(Collected data entries)
## top
module top(
    input wire clk,
    input wire reset,
    input wire [7:0] next_in,
    output wire [7:0] f
    );
Settings: LEC_CHECK=0, CAP_MARGIN=20, CELL_PAD_IN_SITES_DETAIL_PLACEMENT=1, CORE_ASPECT_RATIO=0.5, CORE_MARGIN=7, CORE_UTILIZATION=33, CTS_CLUSTER_DIAMETER=392, CTS_CLUSTER_SIZE=16, PLACE_DENSITY_LB_ADDON=0.11, SLEW_MARGIN=20; clock period 12.0 ns.
run.sh (not shown) runs the stock make flow with config.mk's settings and CLKGATE_MAP_FILE=.
The starting point completed without violations.
Change:
--- a/flow/config.mk
+++ b/flow/config.mk
@@ -9,2 +9,3 @@
 export CELL_PAD_IN_SITES_DETAIL_PLACEMENT = 1
+export CELL_PAD_IN_SITES_GLOBAL_PLACEMENT = 2
 export CORE_ASPECT_RATIO = 0.5
@@ -13,4 +14,5 @@
 export CTS_CLUSTER_DIAMETER = 392
-export CTS_CLUSTER_SIZE = 16
+export CTS_CLUSTER_SIZE = 98
 export PLACE_DENSITY_LB_ADDON = 0.11
 export SLEW_MARGIN = 20
+export TNS_END_PERCENT = 15
Maximum frequency shrinks by 0.57%; count of clock-buffer cells in the layout increases by 3; design area increases by 1.1%; wire length is higher by 2.7%; final cell count increases by 0.73%; clock skew is lower by 3.7 ps; first-iteration DRC count decreases by 10%.


Starting RTL as in the previous note.
Design top, start of the top module:
module top(
    input wire clk,
    input wire reset,
    input wire [7:0] next_in,
    output wire [7:0] f
    );
==> flow/config.mk <==
export PLATFORM = sky130hd
export DESIGN_NAME = top
export DESIGN_NICKNAME = top
export VERILOG_FILES = /design/flow/design.v
export SDC_FILE = /design/flow/constraint.sdc
export NUM_CORES = 4
export LEC_CHECK = 0
export CAP_MARGIN = 20
export CELL_PAD_IN_SITES_DETAIL_PLACEMENT = 1
export CORE_ASPECT_RATIO = 2.0
export CORE_MARGIN = 2
export CORE_UTILIZATION = 33
export CTS_CLUSTER_DIAMETER = 392
export CTS_CLUSTER_SIZE = 98
export PLACE_DENSITY_LB_ADDON = 0.11
export SLEW_MARGIN = 20
export TNS_END_PERCENT = 15
==> flow/constraint.sdc <==
create_clock -name core_clock -period 12.0 [get_ports {clk}]
set_input_delay 2.4000 -clock core_clock [delete_from_list [all_inputs] [get_ports {clk}]]
set_output_delay 2.4000 -clock core_clock [all_outputs]
set_load 0.01 [all_outputs]
Rerun with:
Settings changed: CELL_PAD_IN_SITES_DETAIL_PLACEMENT 1 to 0, CELL_PAD_IN_SITES_GLOBAL_PLACEMENT set to 1, CORE_ASPECT_RATIO 2.0 to 0.5, CORE_MARGIN 2 to 7, PLACE_DENSITY set to 0.89, PLACE_DENSITY_LB_ADDON 0.11 to not set.
After rerunning: First-iteration DRC count rose by 59%; cell count is higher by 0.91%; core utilization is higher by 0.22 points; non-clock buffer count fell by 9; routed wire length decreases by 18%; flip-flop count does not change.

- [WHAT YOU SHOULD DO]:
Show every line of the records above that contains the word "config".

- [RESULT OF THE EXERCISE]:
run.sh (not shown) runs the stock make flow with config.mk's settings and CLKGATE_MAP_FILE=.
--- a/flow/config.mk
+++ b/flow/config.mk
==> flow/config.mk <==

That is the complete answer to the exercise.